Weder Betsaal noch Wohnraum
Vor 125 Jahren wurde die Herz-Jesu-Kirche in Bad Liebenwerda gebaut dank einer großzügigen Spende aus dem Bistum Paderborn
Für seinen Vor...-Vorgänger und ersten Seelsorger in Bad Liebenwerda empfindet Pfarrer Hans Thiersch große Hochachtung. Der Missionar Jakob Feldkamm fuhr Anfang der 1870er Jahre nur einen Tag nach seiner Primiz von Paderborn in den Osten. Dort sollte er sich um die auf viele kleine Städte und Dörfer verteilten Katholiken kümmern. Waren bei seiner Ankunft in Bad Liebenwerda weder Betsaal noch Wohnraum für ihn eingerichtet, konnte Jakob Feldkamm zehn Jahre später stolz von der "prächtigen Herz- Jesu-Kirche" berichten. In nicht mehr als zehn Monaten war ein neogotischer Bau entstanden, für den das Bistum (heute Erzbistum) Paderborn 15 000 Mark (das wären heute etwa 267 000 Euro) zur Verfügung stellte.
Am Sonntag feiert die Herz-Jesu- Gemeinde in Bad Liebenwerda das 125. Jubiläum ihres Gotteshauses. "Allerdings hat 1883 lediglich ein Pfarrer die Kirche eingesegnet", sagt Pfarrer Thiersch. Der erste Bischof kam erst 1919 nach Bad Liebenwerda und hat vermutlich die Kirche konsekriert. "Aber im Paderborner Archiv steht nur etwas von einer Altarweihe und der Spendung der Firmung", so Thiersch. Die Geschichte der Herz-Jesu-Kirche will die Gemeinde zum Jubiläum in einer Chronik aufarbeiten. Dabei hat sich ein altes Schwarz-Weiß-Foto angefunden, das die Kirche während ihrer Bauzeit zeigt. Zu den Arbeitern haben sich Frauen und Kinder auf die Baustelle gesellt. Wohl für den Fotografen stellten sich auch die kleinen Jungen auf die Leiter und hievten Steine auf das Baugerüst.

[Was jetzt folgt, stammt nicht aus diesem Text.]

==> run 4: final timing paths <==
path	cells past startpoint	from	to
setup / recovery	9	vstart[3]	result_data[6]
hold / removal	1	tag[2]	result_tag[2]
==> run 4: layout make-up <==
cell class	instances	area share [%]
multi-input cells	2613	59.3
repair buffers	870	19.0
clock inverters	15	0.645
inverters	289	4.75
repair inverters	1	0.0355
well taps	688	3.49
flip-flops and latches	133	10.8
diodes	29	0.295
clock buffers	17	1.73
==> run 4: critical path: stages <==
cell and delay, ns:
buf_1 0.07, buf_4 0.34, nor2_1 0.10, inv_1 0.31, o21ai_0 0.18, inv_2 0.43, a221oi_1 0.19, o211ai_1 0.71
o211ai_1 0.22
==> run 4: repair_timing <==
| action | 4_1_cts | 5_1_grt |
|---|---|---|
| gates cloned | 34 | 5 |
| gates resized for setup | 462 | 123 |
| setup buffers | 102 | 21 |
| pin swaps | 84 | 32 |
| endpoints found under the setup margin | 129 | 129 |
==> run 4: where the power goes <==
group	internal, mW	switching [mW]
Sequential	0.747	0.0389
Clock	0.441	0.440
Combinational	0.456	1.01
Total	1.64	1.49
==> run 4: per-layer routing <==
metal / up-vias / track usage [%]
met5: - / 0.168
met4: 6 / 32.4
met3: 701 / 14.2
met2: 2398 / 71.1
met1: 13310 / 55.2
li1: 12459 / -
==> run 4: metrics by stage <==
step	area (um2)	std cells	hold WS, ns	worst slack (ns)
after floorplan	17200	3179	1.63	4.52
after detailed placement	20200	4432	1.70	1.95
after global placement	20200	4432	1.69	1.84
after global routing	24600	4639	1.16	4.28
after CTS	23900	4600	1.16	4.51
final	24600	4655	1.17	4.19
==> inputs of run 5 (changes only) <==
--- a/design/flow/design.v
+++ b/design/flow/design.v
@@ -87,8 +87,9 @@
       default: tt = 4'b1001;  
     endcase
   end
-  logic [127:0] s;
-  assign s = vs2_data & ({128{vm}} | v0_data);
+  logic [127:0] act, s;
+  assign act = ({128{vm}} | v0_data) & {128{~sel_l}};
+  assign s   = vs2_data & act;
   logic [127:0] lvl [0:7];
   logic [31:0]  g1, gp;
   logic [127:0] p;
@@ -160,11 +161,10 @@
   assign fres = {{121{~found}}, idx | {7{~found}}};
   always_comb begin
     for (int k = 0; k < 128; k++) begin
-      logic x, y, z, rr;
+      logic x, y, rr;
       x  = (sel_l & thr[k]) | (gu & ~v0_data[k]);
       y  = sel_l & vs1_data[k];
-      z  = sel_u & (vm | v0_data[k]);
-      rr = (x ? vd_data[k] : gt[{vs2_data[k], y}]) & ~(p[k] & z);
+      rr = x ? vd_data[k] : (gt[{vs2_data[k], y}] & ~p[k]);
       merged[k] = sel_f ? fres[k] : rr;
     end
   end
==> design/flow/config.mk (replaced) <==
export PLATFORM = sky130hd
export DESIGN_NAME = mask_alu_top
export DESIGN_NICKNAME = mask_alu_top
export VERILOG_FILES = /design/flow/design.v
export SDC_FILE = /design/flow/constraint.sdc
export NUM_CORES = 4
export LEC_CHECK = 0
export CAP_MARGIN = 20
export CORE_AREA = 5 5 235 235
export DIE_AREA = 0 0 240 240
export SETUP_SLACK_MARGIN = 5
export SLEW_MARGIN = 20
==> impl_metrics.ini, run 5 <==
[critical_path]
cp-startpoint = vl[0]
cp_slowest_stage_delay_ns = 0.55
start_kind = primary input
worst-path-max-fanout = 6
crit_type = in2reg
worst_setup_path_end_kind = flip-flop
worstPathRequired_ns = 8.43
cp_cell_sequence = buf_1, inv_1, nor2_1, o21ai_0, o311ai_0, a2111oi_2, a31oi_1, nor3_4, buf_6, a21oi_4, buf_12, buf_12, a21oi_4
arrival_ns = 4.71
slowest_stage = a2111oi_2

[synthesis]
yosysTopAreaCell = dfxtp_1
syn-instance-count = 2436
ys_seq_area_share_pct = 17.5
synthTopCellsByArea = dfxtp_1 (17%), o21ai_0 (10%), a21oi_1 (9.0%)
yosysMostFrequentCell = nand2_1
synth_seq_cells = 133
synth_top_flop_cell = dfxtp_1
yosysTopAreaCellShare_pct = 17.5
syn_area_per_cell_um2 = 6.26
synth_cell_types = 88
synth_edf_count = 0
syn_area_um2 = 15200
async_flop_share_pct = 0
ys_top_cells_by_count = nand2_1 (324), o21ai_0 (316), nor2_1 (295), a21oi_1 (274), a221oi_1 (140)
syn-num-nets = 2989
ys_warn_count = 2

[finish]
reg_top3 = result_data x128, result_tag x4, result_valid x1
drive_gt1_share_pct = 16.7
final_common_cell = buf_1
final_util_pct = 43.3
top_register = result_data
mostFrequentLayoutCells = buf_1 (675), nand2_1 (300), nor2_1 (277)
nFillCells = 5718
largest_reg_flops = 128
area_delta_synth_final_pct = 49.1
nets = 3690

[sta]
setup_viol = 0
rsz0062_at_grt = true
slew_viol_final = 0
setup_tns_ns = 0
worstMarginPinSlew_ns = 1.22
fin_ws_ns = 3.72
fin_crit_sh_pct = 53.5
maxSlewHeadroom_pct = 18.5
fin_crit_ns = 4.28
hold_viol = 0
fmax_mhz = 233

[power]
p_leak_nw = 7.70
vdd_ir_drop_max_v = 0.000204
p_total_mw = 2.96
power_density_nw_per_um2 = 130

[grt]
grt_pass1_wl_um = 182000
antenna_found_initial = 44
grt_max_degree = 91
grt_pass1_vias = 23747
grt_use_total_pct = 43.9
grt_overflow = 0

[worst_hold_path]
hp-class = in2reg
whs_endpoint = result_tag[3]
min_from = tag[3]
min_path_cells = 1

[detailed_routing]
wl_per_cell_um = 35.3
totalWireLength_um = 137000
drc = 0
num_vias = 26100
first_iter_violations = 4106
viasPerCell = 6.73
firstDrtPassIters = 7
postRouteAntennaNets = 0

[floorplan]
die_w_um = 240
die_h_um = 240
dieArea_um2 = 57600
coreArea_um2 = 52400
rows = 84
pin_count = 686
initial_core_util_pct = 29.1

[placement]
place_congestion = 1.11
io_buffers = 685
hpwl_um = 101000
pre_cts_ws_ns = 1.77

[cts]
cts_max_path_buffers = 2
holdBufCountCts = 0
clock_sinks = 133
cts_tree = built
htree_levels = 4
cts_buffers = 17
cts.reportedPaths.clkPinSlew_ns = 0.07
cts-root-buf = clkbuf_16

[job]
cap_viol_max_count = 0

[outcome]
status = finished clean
What follows belongs to an exercise in optimizing a design on an open flow for small area, a short achievable clock period and few clock cycles per item; a production flow would make more cautious choices. Where RTL was checked, it was by simulation tests only, not by an equivalence proof against the original. Power figures rest on the tool's default switching activity, not on a simulated workload.

## limb_mul_sequencer
module limb_mul_sequencer #(
  parameter int W       = 32,
  parameter int LIMBS   = 4,
  parameter int MUL_LAT = 2
) (
  input  logic                   clk,
  input  logic                   rst,
  input  logic                   start,
  input  logic [W*LIMBS-1:0]     a,
  input  logic [W*LIMBS-1:0]     b,
  output logic                   busy,
  output logic [2*W*LIMBS-1:0]   product,
  output logic                   done,
  output logic                   mul_start,
  output logic [W-1:0]           mul_a,
  output logic [W-1:0]           mul_b,
  input  logic [2*W-1:0]         mul_product
);
  localparam int N  = W * LIMBS;    
  localparam int AW = 2 * W + 3;    
  localparam int LW = 2 * N - 2 * W;  
  localparam int PS = MUL_LAT + 1;  
  logic [N-1:0]    a_q, b_q;
  logic            act_q;           
  logic [3:0]      t_q;             
  logic            busy_q;
  logic            accept;
  logic            ms_q;
  logic [W-1:0]    ma_q, mb_q;
  logic            v_q  [PS+1];
  logic            k_q  [PS+1];
  logic            s_q  [PS+1];
  logic            l_q  [PS+1];
  logic [2*W-1:0]  p_q;             
  logic [AW-1:0]   w_q;             
  logic [LW-1:0]   lo_q;            
  logic            done_q;
  logic [1:0]      isel, jsel;
  logic            new_col;
  logic [AW-1:0]   base;
  assign accept = start & ~busy_q & ~done_q;
  always_comb begin
    isel = 2'd0; jsel = 2'd0; new_col = 1'b0;
    case (t_q)
      4'd0:  begin isel = 2'd0; jsel = 2'd0; end
      4'd1:  begin isel = 2'd0; jsel = 2'd1; new_col = 1'b1; end
      4'd2:  begin isel = 2'd1; jsel = 2'd0; end
      4'd3:  begin isel = 2'd0; jsel = 2'd2; new_col = 1'b1; end
      4'd4:  begin isel = 2'd1; jsel = 2'd1; end
  ...
Size in the first run: ~1600 cells after synthesis, roughly 670 flip-flops, ~0.025 sq mm of cells after synthesis.
clock: 8.0 ns
lec_check: 0
cap_margin: 20
core_margin: 2
core_utilization: 50
setup_slack_margin: 4.5
slew_margin: 20
standard.sh (not shown) runs the stock make flow with config.mk's settings and CLKGATE_MAP_FILE= SYNTH_SCRIPT=/design/flow/synth_recipe.tcl, a recipe that flattens the netlist after the stock synthesis.
==> flow/flow/run.sh <==
#!/bin/bash
export BUFFER_PORTS_ARGS="-buffer_cell sky130_fd_sc_hd__buf_1"
bash standard.sh > standard.log 2>&1
Change:
--- a/flow/config.mk
+++ b/flow/config.mk
@@ -9,4 +9,4 @@
 export CORE_MARGIN = 2
-export CORE_UTILIZATION = 50
-export SETUP_SLACK_MARGIN = 4.5
+export CORE_UTILIZATION = 65
+export SETUP_SLACK_MARGIN = 5
 export SLEW_MARGIN = 20
Register-to-register slack improved by 0.15 ns.
Flip-flop and latch count does not change.
First-iteration DRC count climbs by 73%.
Via count increases by 8.9%.
Clock power goes down by about 2%.
Final area goes up by 3.9%.
No run of this note included a check of the RTL's function; only the layout flow was run.

limb_mul_sequencer, a different RTL version from the one above (not shown whole).
Size in the first run: roughly 670 flip-flops, roughly 650 I/O pins, about 25000 µm² of cells after synthesis.
clock: 8.0 ns
lec_check: 0
cap_margin: 20
core_margin: 2
core_utilization: 70
cts_cluster_diameter: 100
cts_cluster_size: 25
setup_slack_margin: 5
slew_margin: 20
==> flow/flow/run.sh <==
#!/bin/bash
export BUFFER_PORTS_ARGS="-buffer_cell sky130_fd_sc_hd__buf_1"
export CTS_ARGS="-sink_clustering_enable -repair_clock_nets -sink_clustering_size 25 -sink_clustering_max_diameter 100 -dont_use_dummy_load"
bash standard.sh > standard.log 2>&1
Testbench counts at the start, summed over its fixed seeds: cycles 25,648, items 1,600.
Then changed:
- CORE_UTILIZATION: 70 -> 50
Wire length fell by about 5.5%.
Worst hold slack loses 0.0070 ns.
Core utilization shrinks by 23 points.
Total power shrinks by 1.3%.
Sequential share of layout area shrinks by 0.14 points.
Then changed:
==> flow/flow/run.sh (replaced) <==
#!/bin/bash
export BUFFER_PORTS_ARGS="-buffer_cell sky130_fd_sc_hd__buf_1"
bash standard.sh > standard.log 2>&1
- CTS_CLUSTER_DIAMETER: 100 -> default
- CTS_CLUSTER_SIZE: 25 -> default
Effect:
- non-clock buffer count fell by 2
- power came out higher by 16%
- routed wire length climbs by 1.9%
- global-route usage came out higher by 0.64 points
- final area rises by about 5.6%
Then changed:
- CTS_CLUSTER_DIAMETER: default -> 100
- CTS_CLUSTER_SIZE: default -> 25
=> Final area is lower by 4.8%. First-iteration DRC count increases by 6.2%. Power decreases by 13%. Utilization is lower by 3.0 points. Worst setup slack improves by 0.067 ns. Clock-buffer cell count came out lower by 49.
Then changed:
==> flow/flow/run.sh (replaced) <==
#!/bin/bash
export BUFFER_PORTS_ARGS="-buffer_cell sky130_fd_sc_hd__buf_1"
sed 's/SETUP_SLACK_MARGIN=[0-9.]*/SETUP_SLACK_MARGIN=5.4/' standard.sh > standard_m.sh
bash standard_m.sh > standard.log 2>&1
- CTS_CLUSTER_DIAMETER: 100 -> default
- CTS_CLUSTER_SIZE: 25 -> default
Outcome: Utilization increases by 11 points. Setup slack improved by 0.017 ns. Combinational power is higher by about 35%. Clock-buffer cell count goes up by 42. Wire length rose by about 6%. Via count rose by about 5%. Flip-flop and latch count is unchanged. Clock skew fell by 0.0049 ns.
Then changed:
==> flow/flow/run.sh (replaced) <==
#!/bin/bash
export BUFFER_PORTS_ARGS="-buffer_cell sky130_fd_sc_hd__buf_1"
bash standard.sh > standard.log 2>&1
- CORE_UTILIZATION: 50 -> 60
- CTS_CLUSTER_DIAMETER: default -> 80
- CTS_CLUSTER_SIZE: default -> 25
=>
- fmax hardly moves
- cell area shrinks by about a fifth
- worst setup slack gets worse by 0.0044 ns
- final cell count shrinks by roughly a tenth
- hold slack gets better by 0.0060 ns
- clock skew shrinks by 0.0038 ns
- combinational power shrinks by a quarter to a third

== maple ==
The RTL this note starts from:
==> flow/design.v <==
module limb_mul_sequencer #(
  parameter int W       = 32,
  parameter int LIMBS   = 4,
  parameter int MUL_LAT = 2
) (
  input  logic                   clk,
  input  logic                   rst,
  input  logic                   start,
  input  logic [W*LIMBS-1:0]     a,
  input  logic [W*LIMBS-1:0]     b,
  output logic                   busy,
  output logic [2*W*LIMBS-1:0]   product,
  output logic                   done,
  output logic                   mul_start,
  output logic [W-1:0]           mul_a,
  output logic [W-1:0]           mul_b,
  input  logic [2*W-1:0]         mul_product
);
  localparam int N  = W * LIMBS;      
  localparam int AW = 2 * W + 3;      
  localparam int LW = 2 * N - 2 * W;  
  localparam int PS = MUL_LAT + 1;    
  logic [N-1:0]    a_q, b_q;
  logic            act_q;
  logic [3:0]      t_q;
  logic [1:0]      isel_q, jsel_q;
  logic            busy_q;
  logic            accept;
  logic            ms_q;
  logic [W-1:0]    ma_q, mb_q;
  logic            v_q  [PS+1];
  logic            f_q  [PS+1];
  logic            s_q  [PS+1];
  logic            l_q  [PS+1];
  logic [2*W-1:0]  p_q;               
  logic [AW-1:0]   w_q;               
  logic [LW-1:0]   lo_q;              
  logic            done_q;
  logic [3:0]      t_nx;
  logic [1:0]      i_nx, j_nx;
  logic            newcol;
  logic [AW-1:0]   sum, cur;
  assign accept = start & ~busy_q & ~done_q;
  assign t_nx = t_q + 4'd1;
  always_comb begin
    i_nx = 2'd0; j_nx = 2'd0;
    case (t_nx)
      4'd0:  begin i_nx = 2'd0; j_nx = 2'd0; end
      4'd1:  begin i_nx = 2'd0; j_nx = 2'd1; end
      4'd2:  begin i_nx = 2'd1; j_nx = 2'd0; end
      4'd3:  begin i_nx = 2'd0; j_nx = 2'd2; end
      4'd4:  begin i_nx = 2'd1; j_nx = 2'd1; end
      4'd5:  begin i_nx = 2'd2; j_nx = 2'd0; end
      4'd6:  begin i_nx = 2'd0; j_nx = 2'd3; end
      4'd7:  begin i_nx = 2'd1; j_nx = 2'd2; end
      4'd8:  begin i_nx = 2'd2; j_nx = 2'd1; end
      4'd9:  begin i_nx = 2'd3; j_nx = 2'd0; end
      4'd10: begin i_nx = 2'd1; j_nx = 2'd3; end
      4'd11: begin i_nx = 2'd2; j_nx = 2'd2; end
      4'd12: begin i_nx = 2'd3; j_nx = 2'd1; end
      4'd13: begin i_nx = 2'd2; j_nx = 2'd3; end
      4'd14: begin i_nx = 2'd3; j_nx = 2'd2; end
      default: begin i_nx = 2'd3; j_nx = 2'd3; end
    endcase
  end
  always_comb begin
    case (t_q)
      4'd1, 4'd3, 4'd6, 4'd10, 4'd13, 4'd15: newcol = 1'b1;
      default:                               newcol = 1'b0;
    endcase
  end
  always_ff @(posedge clk) begin
    if (rst) begin
      act_q  <= 1'b0;
      busy_q <= 1'b0;
    end else if (accept) begin
      act_q  <= 1'b1;
      busy_q <= 1'b1;
    end else begin
      if (t_q == 4'd15) act_q <= 1'b0;
      busy_q <= act_q & (t_q != 4'd14) & (t_q != 4'd15);
    end
  end
  always_ff @(posedge clk) begin
    if (accept) begin
      t_q    <= '0;
      isel_q <= '0;
      jsel_q <= '0;
    end else begin
      t_q    <= t_nx;
      isel_q <= i_nx;
      jsel_q <= j_nx;
    end
  end
  always_ff @(posedge clk) begin
    if (!busy_q) begin
      a_q <= a;
      b_q <= b;
    end
  end
  always_ff @(posedge clk) begin
    ma_q <= a_q[isel_q*W +: W];
    mb_q <= b_q[jsel_q*W +: W];
  end
  always_ff @(posedge clk) begin
    if (rst) begin
      ms_q <= 1'b0;
      for (int k = 0; k <= PS; k++) v_q[k] <= 1'b0;
    end else begin
      ms_q   <= act_q;
      v_q[0] <= act_q;
      for (int k = 1; k <= PS; k++) v_q[k] <= v_q[k-1];
    end
  end
  always_ff @(posedge clk) begin
    f_q[0] <= (t_q == 4'd0);
    s_q[0] <= newcol;
    l_q[0] <= (t_q == 4'd15);
    for (int k = 1; k <= PS; k++) begin
      f_q[k] <= f_q[k-1];
      s_q[k] <= s_q[k-1];
      l_q[k] <= l_q[k-1];
    end
  end
  always_ff @(posedge clk) p_q <= mul_product;
  localparam int LV = $clog2(AW);
  logic [AW-1:0] pp [LV+1];
  logic [AW-1:0] gg [LV+1];
  logic [AW-1:0] xa, xb;
  assign xa = w_q;
  assign xb = AW'(p_q);
  assign pp[0] = xa ^ xb;
  assign gg[0] = xa & xb;
  for (genvar lv = 0; lv < LV; lv++) begin : g_lv
    for (genvar bi = 0; bi < AW; bi++) begin : g_bit
      if (((bi >> lv) & 1) == 1) begin : g_op
        assign gg[lv+1][bi] = gg[lv][bi] | (pp[lv][bi] & gg[lv][((bi >> lv) << lv) - 1]);
        assign pp[lv+1][bi] = pp[lv][bi] & pp[lv][((bi >> lv) << lv) - 1];
      end else begin : g_pass
        assign gg[lv+1][bi] = gg[lv][bi];
        assign pp[lv+1][bi] = pp[lv][bi];
      end
    end
  end
  assign sum = pp[0] ^ {gg[LV][AW-2:0], 1'b0};
  assign cur = f_q[PS] ? AW'(p_q) : sum;
  logic sh_q, kp_q;
  always_ff @(posedge clk) begin
    sh_q <= s_q[PS-2] & ~f_q[PS-1];
    kp_q <= ~s_q[PS-2];
  end
  logic [AW-1:0] w_nx;
  always_comb begin
    for (int k = 0; k < AW; k++) begin
      if (k + W < AW)
        w_nx[k] = (sh_q & sum[k+W]) | (kp_q & sum[k]) | (f_q[PS] & ((k + W < 2*W) ? p_q[(k+W) % (2*W)] : 1'b0));
      else
        w_nx[k] = kp_q & sum[k];
    end
  end
  always_ff @(posedge clk) begin
    w_q <= w_nx;
    if (v_q[PS-1] && s_q[PS-1]) lo_q <= {cur[W-1:0], lo_q[LW-1:W]};
  end
  always_ff @(posedge clk) begin
    if (rst) done_q <= 1'b0;
    else     done_q <= v_q[PS] & l_q[PS];
  end
  assign busy      = busy_q;
  assign done      = done_q;
  assign product   = {w_q[2*W-1:0], lo_q};
  assign mul_start = ms_q;
  assign mul_a     = ma_q;
  assign mul_b     = mb_q;
endmodule
Settings: LEC_CHECK=0, CAP_MARGIN=20, CORE_MARGIN=2, CORE_UTILIZATION=45, CTS_CLUSTER_DIAMETER=100, CTS_CLUSTER_SIZE=25, SETUP_SLACK_MARGIN=5, SLEW_MARGIN=20; clock period 8.0 ns.
==> flow/flow/run.sh <==
#!/bin/bash
export BUFFER_PORTS_ARGS="-buffer_cell sky130_fd_sc_hd__buf_1"
export CTS_ARGS="-sink_clustering_enable -repair_clock_nets -sink_clustering_size 25 -sink_clustering_max_diameter 100 -dont_use_dummy_load"
bash standard.sh > standard.log 2>&1
Testbench counts of maple, summed over its fixed seeds: cycles 25,648, items 1,600.
### maple -> lagoon
- ABC_AREA now 1, previously not set
- CORE_UTILIZATION now 50, was 45
==> flow/flow/run.sh <==
#!/bin/bash
export BUFFER_PORTS_ARGS="-buffer_cell sky130_fd_sc_hd__buf_2"
export CTS_ARGS="-sink_clustering_enable -repair_clock_nets -sink_clustering_size 25 -sink_clustering_max_diameter 100 -dont_use_dummy_load"
bash standard.sh > standard.log 2>&1
Results
For maple, the combinational family with the most area after synthesis was multiplexers, unlike lagoon, where it was simple AND/OR/NAND/NOR gates. maple vs lagoon, source of the critical timing path: w_q[0] vs lo_q[110]. Summary of lagoon over maple: final non-filler cell total saw an increase; average cell area after synthesis saw a decrease; final clock period utilization by the worst path saw a decrease; number of placed cells counting well taps saw an increase. For maple, the library cell contributing the largest single delay on the critical path was dfxtp_2, unlike lagoon, where it was edfxtp_1. lagoon vs. maple: total routing resource utilization after global routing now sits higher; worst setup slack now sits higher.

old:
Starts from the design.v that is shown in full above.
clock: 8.0 ns
lec_check: 0
abc_area: 1
cap_margin: 20
core_margin: 2
core_utilization: 50
cts_cluster_diameter: 100
cts_cluster_size: 25
setup_slack_margin: 5
slew_margin: 20
==> flow/flow/run.sh <==
#!/bin/bash
export BUFFER_PORTS_ARGS="-buffer_cell sky130_fd_sc_hd__buf_1"
export CTS_ARGS="-sink_clustering_enable -repair_clock_nets -sink_clustering_size 25 -sink_clustering_max_diameter 100 -dont_use_dummy_load -sink_clustering_levels 1"
bash standard.sh > standard.log 2>&1
Testbench counts of old, summed over its fixed seeds: cycles 25,648, items 1,600.
What new does differently from old at the input level:
- CORE_UTILIZATION changed from 50 to 40
==> flow/flow/run.sh <==
#!/bin/bash
export BUFFER_PORTS_ARGS="-buffer_cell sky130_fd_sc_hd__buf_1"
export CTS_ARGS="-sink_clustering_enable -repair_clock_nets -sink_clustering_size 25 -sink_clustering_max_diameter 100 -dont_use_dummy_load"
bash standard.sh > standard.log 2>&1
--- outcome ---
- Looking at the reports, new completed the entire flow and the layout it produced met the timing, design-rule and antenna checks.
- new ends up with a clock skew that is 0.0038 ns lower than in old.
- Of new and old, it is new that has the lower share of the final layout cell area in multi-input gates.
- Slew at the pin closest to its max-slew limit for new: 0.073 ns down relative to old
- The run showing the greater sequential share of power is old.
- Note that the die outline area recorded for new amounts to 1.2 times the value seen in old.
- Global-route usage came out lower on new than on old.
- new vs. old: count of H-tree levels built during CTS now sits higher; power now sits higher; number of standard cells in the final layout excluding fillers now sits higher; worst reg2reg path depth now sits higher.

Starts from the design.v that is shown in full above.
clock: 8.0 ns
lec_check: 0
abc_area: 1
cap_margin: 20
core_margin: 2
core_utilization: 58
cts_cluster_diameter: 100
cts_cluster_size: 25
setup_slack_margin: 5
slew_margin: 20
==> flow/flow/run.sh <==
#!/bin/bash
export BUFFER_PORTS_ARGS="-buffer_cell sky130_fd_sc_hd__buf_1"
export CTS_ARGS="-sink_clustering_enable -repair_clock_nets -sink_clustering_size 25 -sink_clustering_max_diameter 100 -dont_use_dummy_load"
bash standard.sh > standard.log 2>&1
The baseline produced a clean layout.
Testbench counts at the start, summed over its fixed seeds: cycles 25,648, items 1,600.
Next try:
CORE_UTILIZATION = 50   (was 58)
Outcome: The new run finished with timing, DRC and antenna clean. Final cell count grows by 2.5%. Worst setup slack is worse by 0.015 ns. Via count shrinks by 0.67%. Synthesized area stays the same. Non-clock buffer count falls by 4. Design area hardly moves. Routed wire length went up by 5.7%.
Next try:
==> flow/flow/run.sh (replaced) <==
#!/bin/bash
export BUFFER_PORTS_ARGS="-buffer_cell sky130_fd_sc_hd__buf_1"
export CTS_ARGS="-sink_clustering_enable -repair_clock_nets -sink_clustering_size 25 -sink_clustering_max_diameter 100 -dont_use_dummy_load"
sed 's/SETUP_SLACK_MARGIN=[0-9.]*/SETUP_SLACK_MARGIN=5.25/' standard.sh > standard_m.sh
bash standard_m.sh > standard.log 2>&1
=> Cell count came out higher by 1.9%. Area after synthesis is unchanged. Design area grows by 5.1%. Wire length goes up by 0.90%. Setup slack improved by 0.048 ns. Utilization climbs by 3.0 points.

## static timing again, ports no longer ideal
The flow's constraints put no driver on any port. The routed layouts listed below were extracted and timed again, unchanged, in two steps. Step 1 assumes that a clkbuf_16 drives the clock port and a buf_2 every other input. Step 2 moves the port delays by t, midway between the first and last clock arrival at a register: inputs arrive t later, outputs are due t later. That takes back most of the time a late clock gives input paths. Slacks: ideal / step 1 / step 2; pairs: ideal / step 1.
run | t (ns) | setup WS [ns] | worst data-port slew with drivers (ns)
the first run of note 1 | 0.652 | 4.575 / 4.575 / 4.355 | 0.14
the second run of note 1 | 0.644 | 4.724 / 4.724 / 4.590 | 0.12
the first run of note 2 | 0.661 | 4.911 / 4.911 / 4.911 | 0.12
the second run of note 2 | 0.662 | 4.983 / 4.977 / 4.983 | 0.15
the third run of note 2 | 0.651 | 4.935 / 4.935 / 4.935 | 0.14
the fourth run of note 2 | 0.683 | 5.002 / 4.977 / 5.002 | 0.15
the fifth run of note 2 | 0.650 | 5.019 / 5.019 / 5.019 | 0.13
the sixth run of note 2 | 0.629 | 5.014 / 5.014 / 5.014 | 0.14
maple | 0.598 | 4.893 / 4.893 / 4.893 | 0.12
lagoon | 0.647 | 5.103 / 5.042 / 4.960 | 0.11
old | 0.661 | 5.051 / 4.992 / 4.984 | 0.12
new | 0.613 | 5.048 / 4.988 / 4.982 | 0.14
the first run of note 5 | 0.665 | 5.066 / 5.005 / 4.884 | 0.17
the second run of note 5 | 0.661 | 5.051 / 4.992 / 4.984 | 0.12
the third run of note 5 | 0.665 | 5.099 / 5.040 / 4.964 | 0.11
After both steps every run listed still meets setup and hold. The setup slack of the first run of note 1, which loses most, moves by 0.000 ns with the drivers and by -0.220 ns with both steps.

Noch heute ist die 2003 grundsanierte Herz-Jesu-Kirche das Zentrum einer kleinen, aber lebendigen Gemeinde von rund 450 Mitgliedern. Zusammen mit Falkenberg, Herzberg, Mühlberg, Schlieben und Uebigau bildet Bad Liebenwerda einen Gemeindeverbund im äußersten Osten des Bistums. Zusammen genauso alt wie ihre Kirche sind auch Helmut Binder (66), Heidrun Wolf (44) und Marcel Krauße (15), die sich regelmäßig im Gemeindeleben engagieren. Während Helmut Binder seit 13 Jahren den Familien- Altkreis "Herbstzeitlose" leitet, hat die Kindererzieherin Heidrun Wolf den Religionsunterricht für die unteren Klassen übernommen. "So eine kleine Gemeinde ist sehr schön, aber ich bin traurig darüber, dass wir immer weniger Kinder hier haben", sagt die Mutter von sechs eigenen Kindern und einer Pflegetochter. Nicht alle Schüler aus dem Religionsunterricht seien auch in der Gemeinde aktiv, "dabei sind sie doch unsere Zukunft."
Immerhin kommen bis zu acht Kinder in die Ministrantenstunde zu Marcel Krauße. Alle zwei bis drei Wochen trifft sich der 15-Jährige am Sonnabend mit den jüngeren Ministranten und teilt ihre Dienste ein. Um seine Autorität muss Marcel sich keine Sorgen machen. "Die hören schon alle auf mich", sagt der Gymnasiast und hofft, dass es einen Nachfolger für seine Aufgabe geben wird, wenn er zum Studium Bad Liebenwerda verlassen wird.
"Der Weggang der jungen Leute ist sehr bedrückend", sagt auch Pfarrer Thiersch. Wenn er in zwei Jahren in den Ruhestand geht, wird seine Pfarrei aufgelöst. "Doch hat sich dann im Gemeindeverbund schon ein Wir-Gefühl entwickelt?" fragt er und fügt hinzu: Die Gemeinde werde fortbestehen. - Und mit ihr auch die Herz-Jesu-Kirche.